Bernie’s Battles

Bernie Sanders says all the right things — well, almost all the right things. He has been soft on gun control which is troubling. But, then, he is a politician and must say things to get himself elected to the Senate in Vermont that he may not really believe. That’s the name of the game. In any event, he truly wants to do the right thing by his country and he is certainly operating outside the mainstream of politics for the most part. As I noted in a previous post, he knows that the real battle in this country is not between the Republicans and the Democrats. It’s between the very wealthy together with their corporations and the rest of us.

Sanders' Official Senate Portrait

Sanders’ Official Senate Portrait

The problem, of course, is that so many of Bernie’s dreams are just that: dreams. They are pie-in-the-sky. Radical change that flies in the face of present politics-as-usual. He is labelled a “socialist,” which is inaccurate. A socialist wants the state to own the means of production. Karl Marx thought Socialism was a step toward Communism where there would be no private ownership, all would share things in common — not unlike the hopes expressed in the New Testament. So far as I know Bernie Sanders does not want that to happen. He just wants those who own the means of production and who just happen to make 300 times as much money as their average employee to share some of their wealth. He would raise taxes on the rich which, as history has shown, might just help this economy get back on track. We were never as fiscally healthy as we were when the wealthy helped bear their share of the burden of government. You know, before Ronald Reagan’s “trickle down” nonsense. As things now stand there are so many tax loops for the wealthy they hardly help at all. Bernie wants to right the ship.

But, as I say, his are dreams that seem will-o’-the-wisp, hardly the sorts of things the Congress will help him achieve. And, as I have also said in a previous post, without the help of the Congress the president cannot do much of anything. I dare say Bernie knows this and it would appear that he has in his sights a much larger prize: complete political reform. He wants to sweep into office with a majority of the Congress behind him. That would certainly make it more likely that he could actually initiate much-needed reform. And if he can light a fire in the electorate and get enough of the idealistic young on his side he may just do that. It’s a long shot, but it does inspire hope at a time when hope is a slender thread connecting dreams and reality.

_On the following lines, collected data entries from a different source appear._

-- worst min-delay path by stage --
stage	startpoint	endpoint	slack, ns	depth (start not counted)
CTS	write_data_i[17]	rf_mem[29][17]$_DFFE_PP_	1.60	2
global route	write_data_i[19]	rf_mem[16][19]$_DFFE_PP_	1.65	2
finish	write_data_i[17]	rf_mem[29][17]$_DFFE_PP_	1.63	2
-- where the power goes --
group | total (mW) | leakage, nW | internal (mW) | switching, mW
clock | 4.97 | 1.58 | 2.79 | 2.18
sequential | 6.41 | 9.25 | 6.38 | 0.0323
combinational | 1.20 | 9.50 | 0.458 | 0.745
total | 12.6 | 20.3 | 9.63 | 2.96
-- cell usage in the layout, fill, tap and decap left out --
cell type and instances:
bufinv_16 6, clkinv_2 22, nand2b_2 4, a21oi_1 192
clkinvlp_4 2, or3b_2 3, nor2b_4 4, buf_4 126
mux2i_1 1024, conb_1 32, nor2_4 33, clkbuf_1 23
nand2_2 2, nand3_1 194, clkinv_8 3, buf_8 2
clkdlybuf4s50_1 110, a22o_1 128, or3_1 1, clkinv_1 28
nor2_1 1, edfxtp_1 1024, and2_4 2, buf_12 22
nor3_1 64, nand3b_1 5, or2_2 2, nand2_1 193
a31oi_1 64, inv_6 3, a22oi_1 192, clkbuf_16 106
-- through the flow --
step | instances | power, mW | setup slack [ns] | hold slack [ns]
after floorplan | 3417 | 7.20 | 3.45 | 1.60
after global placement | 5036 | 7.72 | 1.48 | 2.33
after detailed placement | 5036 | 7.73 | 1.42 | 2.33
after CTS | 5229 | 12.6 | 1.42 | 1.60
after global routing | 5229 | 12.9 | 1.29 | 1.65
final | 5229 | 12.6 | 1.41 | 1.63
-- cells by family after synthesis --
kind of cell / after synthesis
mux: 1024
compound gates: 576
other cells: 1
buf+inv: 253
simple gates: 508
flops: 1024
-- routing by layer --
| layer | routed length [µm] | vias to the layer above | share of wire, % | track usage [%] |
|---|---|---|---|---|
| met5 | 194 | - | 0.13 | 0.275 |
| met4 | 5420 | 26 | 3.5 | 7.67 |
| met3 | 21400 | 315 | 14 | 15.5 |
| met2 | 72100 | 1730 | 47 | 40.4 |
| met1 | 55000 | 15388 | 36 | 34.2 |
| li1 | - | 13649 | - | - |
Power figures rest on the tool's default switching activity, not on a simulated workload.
==> design/flow/run.sh <==
#!/bin/bash
# OpenROAD 26Q1-2900-gdf79404cd8, Yosys 0.63+post, stock flow scripts
make -C /OpenROAD-flow-scripts/flow DESIGN_CONFIG=/design/flow/config.mk WORK_HOME=/design/flow/orfs finish
==> design/flow/config.mk <==
export PLATFORM = sky130hd
export DESIGN_NAME = fulladder4
export DESIGN_NICKNAME = fulladder4
export VERILOG_FILES = /design/flow/design.v
export SDC_FILE = /design/flow/constraint.sdc
export NUM_CORES = 4
export LEC_CHECK = 1
export CORE_AREA = 10 10 70 70
export DIE_AREA = 0 0 80 80
==> design/flow/constraint.sdc <==
current_design fulladder4

set clk_period 2.2
set clk_io_pct 0.2

create_clock -name clk0 -period $clk_period

set non_clock_inputs [all_inputs -no_clocks]
set_input_delay [expr $clk_period * $clk_io_pct] -clock clk0 $non_clock_inputs
set_output_delay [expr $clk_period * $clk_io_pct] -clock clk0 [all_outputs]
module CLA_64(
	output [63:0] s,
	output GG, PP,
	input [63:0] x, y,
	input Cin
	);
	wire [3:0] G,P;
	wire [2:0] c;
	assign c[0] = G[0] | (Cin & P[0]);
	assign c[1] = G[1] | (G[0] & P[1]) | (Cin & P[0] & P[1]);
	assign c[2] = G[2] | (G[1] & P[2]) | (G[0] & P[1] & P[2]) |
		(Cin & P[0] & P[1] & P[2]);
	assign GG = G[3] | (G[2] & P[3]) | (G[1] & P[2] & P[3]) |
		(G[0] & P[1] & P[2] & P[3]);
	assign PP = P[0] & P[1] & P[2] & P[3];
	CLA_16 add0(s[15:0], G[0], P[0], x[15:0], y[15:0], Cin);
	CLA_16 add1(s[31:16], G[1], P[1], x[31:16], y[31:16], c[0]);
	CLA_16 add2(s[47:32], G[2], P[2], x[47:32], y[47:32], c[1]);
	CLA_16 add3(s[63:48], G[3], P[3], x[63:48], y[63:48], c[2]);
endmodule  
module CLA_32(
	output [31:0] s,
	output GG, PP,
	input [31:0] x, y,
	input Cin
	);
	wire [1:0] G,P;
	wire c;
	assign c = G[0] | (Cin & P[0]);
	assign GG = G[1] | (G[0] & P[0]);
	assign PP = P[0] & P[1];
	CLA_16 add0(s[15:0], G[0], P[0], x[15:0], y[15:0], Cin);
	CLA_16 add1(s[31:16], G[1], P[1], x[31:16], y[31:16], c);
endmodule
==> ./design.v <==
module segment(w, seg);
	input [3:0] w;
	output[0:6] seg;
	assign seg[0] = 
		(~w[3]&~w[2]&~w[1]& w[0])|
		(~w[3]& w[2]&~w[1]&~w[0])|
		( w[3]&~w[2]& w[1]& w[0])|
		( w[3]& w[2]&~w[1]& w[0]);
	assign seg[1] = 
		(~w[3]& w[2]&~w[1]& w[0])|
		(~w[3]& w[2]& w[1]&~w[0])|
		( w[3]&~w[2]& w[1]& w[0])|
		( w[3]& w[2]&~w[1]&~w[0])|
		( w[3]& w[2]& w[1]&~w[0])|
		( w[3]& w[2]& w[1]& w[0]);
	assign seg[2] = 
		(~w[3]&~w[2]& w[1]&~w[0])|
		( w[3]& w[2]&~w[1]&~w[0])|
		( w[3]& w[2]& w[1]&~w[0])|
		( w[3]& w[2]& w[1]& w[0]);
	assign seg[3] = 
		(~w[3]&~w[2]&~w[1]& w[0])|
		(~w[3]& w[2]&~w[1]&~w[0])|
		(~w[3]& w[2]& w[1]& w[0])|
		( w[3]&~w[2]& w[1]&~w[0])|
		( w[3]& w[2]& w[1]& w[0]);
	assign seg[4] = 
		(~w[3]&~w[2]&~w[1]& w[0])|
		(~w[3]&~w[2]& w[1]& w[0])|
		(~w[3]& w[2]&~w[1]&~w[0])|
		(~w[3]& w[2]&~w[1]& w[0])|
		(~w[3]& w[2]& w[1]& w[0])|
		( w[3]&~w[2]&~w[1]& w[0]);
	assign seg[5] = 
		(~w[3]&~w[2]&~w[1]& w[0])|
		(~w[3]&~w[2]& w[1]&~w[0])|
		(~w[3]&~w[2]& w[1]& w[0])|
		(~w[3]& w[2]& w[1]& w[0])|
		( w[3]& w[2]&~w[1]& w[0]);
	assign seg[6] = 
		(~w[3]&~w[2]&~w[1]&~w[0])|
		(~w[3]&~w[2]&~w[1]& w[0])|
		(~w[3]& w[2]& w[1]& w[0])|
		( w[3]& w[2]&~w[1]&~w[0]);
endmodule
module segment_case(w, seg);
	input [3:0] w;
	output reg [0:6] seg;
	parameter c_0 =	7'h01;
	parameter c_1 =	7'h4f;
	parameter c_2 =	7'h12;
	parameter c_3 =	7'h06;
	parameter c_4 =	7'h4c;
	parameter c_5 =	7'h24;
	parameter c_6 =	7'h20;
	parameter c_7 =	7'h0f;
	parameter c_8 =	7'h00;
	parameter c_9 =	7'h04;
	parameter c_A =	7'h08;
	parameter c_b =	7'h60;
	parameter c_C =	7'h31;
	parameter c_d =	7'h42;
	parameter c_E =	7'h30;
	parameter c_F =	7'h38;
	always @(w)
	case(w)
		4'h0: seg = c_0;
		4'h1: seg = c_1;
		4'h2: seg = c_2;
		4'h3: seg = c_3;
		4'h4: seg = c_4;
		4'h5: seg = c_5;
		4'h6: seg = c_6;
		4'h7: seg = c_7;
		4'h8: seg = c_8;
		4'h9: seg = c_9;
		4'ha: seg = c_A;
		4'hb: seg = c_b;
		4'hc: seg = c_C;
		4'hd: seg = c_d;
		4'he: seg = c_E;
		4'hf: seg = c_F;
	endcase
endmodule
==> ./run.sh <==
#!/bin/bash
# OpenROAD 26Q1-2900-gdf79404cd8, Yosys 0.63+post, stock flow scripts
make -C /OpenROAD-flow-scripts/flow DESIGN_CONFIG=/design/flow/config.mk WORK_HOME=/design/flow/orfs finish
==> ./config.mk <==
export PLATFORM = sky130hd
export DESIGN_NAME = segment_case
export DESIGN_NICKNAME = segment_case
export VERILOG_FILES = /design/flow/design.v
export SDC_FILE = /design/flow/constraint.sdc
export NUM_CORES = 4
export LEC_CHECK = 1
export CORE_AREA = 10 10 70 70
export DIE_AREA = 0 0 80 80
==> ./constraint.sdc <==
current_design segment_case

set clk_period 1.4
set clk_io_pct 0.2

create_clock -name clk0 -period $clk_period

set non_clock_inputs [all_inputs -no_clocks]
set_input_delay [expr $clk_period * $clk_io_pct] -clock clk0 $non_clock_inputs
set_output_delay [expr $clk_period * $clk_io_pct] -clock clk0 [all_outputs]
==> run summary <==
Quick summary of the implementation run below.

According to the timing report, the critical path is captured at seg[3]. STA reports the tightest min-delay check as being of type input port to output pin. Across every metal layer, demand over resource in global routing totals 0.0254.

The total number of warnings across the stage logs came out at 40. The post-synthesis cell count is 33. The synthesis warning total came out at 1. In the post-synthesis netlist, the biggest area contributors are sky130_fd_sc_hd__ha_1 33%, sky130_fd_sc_hd__mux2i_1 22%, sky130_fd_sc_hd__mux4_2 8.4%. The final antenna-violating net count came out at 0. The portion of synthesized cell area occupied by the leading cell type came out at 0.326.

The post-detailed-route via-to-cell ratio is 3.25. sky130_fd_sc_hd__ha_1 is the most common cell in the netlist. The chip area is 0.00640 mm2.

Once placement finished, the instance area stood at 482 um2. The share of the cycle needed by the critical path after routing came out at 1.09. The first-pass iteration count of the detailed router came out at 2. Per the post-synthesis stats, the area per cell is 8.15 um2.

The critical path starts at w[1]. The number of vias in the routed layout came out at 325. The peak clock frequency supported by timing came out at 0.653 GHz. At the end of the flow the core is filled with cells to 0.175. The number of filler cells placed in the layout is 377. The largest net degree at the start of global routing came out at 11.

The setup violation total in the final timing report came out at 2. The critical path required time is 1.12 ns. At the pin with the least slew margin, the transition time is 0.155 ns. The power density over the cells is 255 mW/mm2.

The area growth from synthesis to layout is 123%. Setup total negative slack on the finished layout was measured at -0.156 ns. The number of ports placed on the die boundary is 11.

Per the layout area report, the register area comes to 0 um2. The relative max-transition margin came out at 0.894. After synthesis the cells add up to 269 um2.

The final estimated routing congestion in global placement is 0.769. The area figure in the yosys stat output came out at 269 um2. The critical-path maximum fanout came out at 4.

The number of buffer cells added on primary ports is 11. The reported leakage power is 0.262 nW. The synthesized design spends more area on one cell type than any other, namely sky130_fd_sc_hd__ha_1.

After synthesis, the most frequently instantiated cells are 7 x sky130_fd_sc_hd__ha_1, 6 x sky130_fd_sc_hd__mux2i_1, 5 x sky130_fd_sc_hd__nor2_1. The design area came out at 599 um2. The total antenna diodes in the routed design came out at 0.

For this block, the routed nets add up to 840 um of wire. The remaining global-route overflow is 0. Per the layout report, the design carries 0 clock buffers.

The initial cell density of the core came out at 0.0788. The count of final hold-check violations came out at 0. The fraction of layout instances using a drive strength above 1 came out at 0.630. The type of the setup path with the least slack is input port to output pin. The count of non-filler cells in the finished layout came out at 100. The sequential share of the synthesized area is 0.

The flow ran to the end, but the final reports show violations. The number of standard cells reported by yosys came out at 33. On the critical path the data arrives at 1.25 ns. Per the detail_route report, routed wire per instance is 8.40 um. The floorplan has 21 rows.

The initial antenna violation count came out at 0. The checks that failed: setup timing. The worst supply voltage drop on vdd is 0.0407 mV. The floorplan die height came out at 80 um.

The number of maximum-capacitance violations recorded for the run is 0. The least setup slack across all paths after layout came out at -0.132 ns. The number of pins exceeding their max-slew limit in the final report is 0. Counting tap cells, the placed design contains a total of 96 instances. Per the layout area report, the combinational gate area comes to 310 um2. STA classifies the critical path startpoint as an input port. The core area is 0.00342 mm2. The final routed DRC violation total is 0. The via count of the first global-routing pass is 307.

The post-route total power came out at 0.153 mW. The critical path capture point type is an output pin. The wire length of the first global-routing pass came out at 1430 um. Setup repair after global routing could not meet its margin everywhere. Measured along the x axis, the die boundary spans 80 um.

The number of flip-flops and latches came out at 0. The number of distinct library cells after synthesis came out at 13. The clock period minus final worst setup slack is 1.53 ns. Per the log, the first TritonRoute iteration ended with a DRC count of 4.
-- worst max-delay path, stage by stage --
cell and delay (ns):
sky130_fd_sc_hd__buf_8 0.10, sky130_fd_sc_hd__buf_6 0.12, sky130_fd_sc_hd__ha_4 0.16, sky130_fd_sc_hd__mux4_2 0.46, sky130_fd_sc_hd__buf_2 0.13
-- report_power, final --
part           switching, mW  internal, mW  total (mW)
Sequential                 0             0           0
Combinational         0.0617        0.0911       0.153
Clock                      0             0           0
Total                 0.0617        0.0911       0.153
-- area by class of cell --
cell class | instances | area share
multi-input combinational | 28 | 0.518
timing repair buffer | 23 | 0.355
tap | 46 | 0.0960
inverter | 3 | 0.0313
-- routing by layer --
layer	track usage	part of all wire
met2	0.0409	0.41
met5	0	0
met4	0	0
met1	0.0357	0.51
met3	0.00568	0.080
-- through the flow --
stage | worst slack (ns) | hold slack (ns)
global placement | -0.900 | 1.67
CTS | -0.125 | 1.02
global route | -0.173 | 1.03
finish | -0.132 | 1.00
floorplan | 0.0700 | 0.660
detailed placement | -0.902 | 1.67
-- cell usage in the layout, fill, tap and decap left out --
| cell type | n |
|---|---|
| sky130_fd_sc_hd__ha_4 | 4 |
| sky130_fd_sc_hd__nand2b_4 | 1 |
| sky130_fd_sc_hd__nand2_1 | 1 |
| sky130_fd_sc_hd__nand2b_1 | 1 |
| sky130_fd_sc_hd__dlygate4sd2_1 | 2 |
| sky130_fd_sc_hd__buf_4 | 4 |
| sky130_fd_sc_hd__o211ai_1 | 1 |
| sky130_fd_sc_hd__clkdlybuf4s15_2 | 1 |
| sky130_fd_sc_hd__buf_6 | 7 |
| sky130_fd_sc_hd__ha_1 | 1 |
| sky130_fd_sc_hd__mux4_2 | 1 |
| sky130_fd_sc_hd__buf_2 | 6 |
| sky130_fd_sc_hd__buf_8 | 3 |
| sky130_fd_sc_hd__o21ai_1 | 2 |
| sky130_fd_sc_hd__a32o_1 | 1 |
| sky130_fd_sc_hd__nor2_1 | 3 |
| sky130_fd_sc_hd__nor2_2 | 2 |
| sky130_fd_sc_hd__inv_2 | 1 |
| sky130_fd_sc_hd__a21oi_1 | 2 |
| sky130_fd_sc_hd__inv_4 | 1 |
| sky130_fd_sc_hd__inv_6 | 1 |
| sky130_fd_sc_hd__ha_2 | 2 |
| sky130_fd_sc_hd__mux2i_1 | 6 |
-- cells by family after synthesis --
group,after synthesis,synth area share
AND-OR/OR-AND,6,0.140
multiplexers,7,0.307
AND/OR/NAND/NOR,8,0.130
adder cells (fa/ha/maj),7,0.326
buffers and inverters,5,0.0977
-- worst min path at each step --
stage / slack [ns] / cells past startpoint / startpoint / endpoint
final: 1.00 / 4 / w[1] / seg[1]
after CTS: 1.02 / 4 / w[1] / seg[1]
after global routing: 1.03 / 4 / w[1] / seg[1]
-- timing repair --
action | in CTS | in global routing
pin swaps | 8 | 5
setup endpoints to repair | 7 | 6
cloned | 0 | 0
buffers inserted | 4 | 1
hold buffers | 0 | 0
gates resized | 58 | 5
endpoints found under the hold margin | 0 | 0
Power is estimated from default activity; no workload was simulated.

The only thing that bothers me about this scenario is whether a Congress, be it Democratic or Republican, would actually put their collective careers on the line for radical change. It is likely that the majority of the Congress any new president would have to work with would still be beholden to the corporations. The wealthy support politicians on both sides of the aisle, just in case. Bernie may succeed in his attempt to free himself of all corporate ties, and might even gain a majority in the Congress, but it is unlikely that those in Congress could get elected — or if elected remain in office — without corporate support. That’s Bernie’s largest battle. It’s not about getting elected. It’s about beating the corporations in order to be an effective president.

Nevertheless, it is a hopeful sign that there is someone in the political arena who has the courage to say the right things, even though they are not the things the wealthy want to hear (because they are not those things?). As I read recently, Hillary Clinton is the person running for president who could work most effectively in the present political arena. Bernie is the one who wants to change the game entirely and play it more or less the way the founders wanted it played at the outset, reversing the current trend toward oligarchy. You have to admire his vision and his courage. Whether he will win the battles ahead remains to be seen.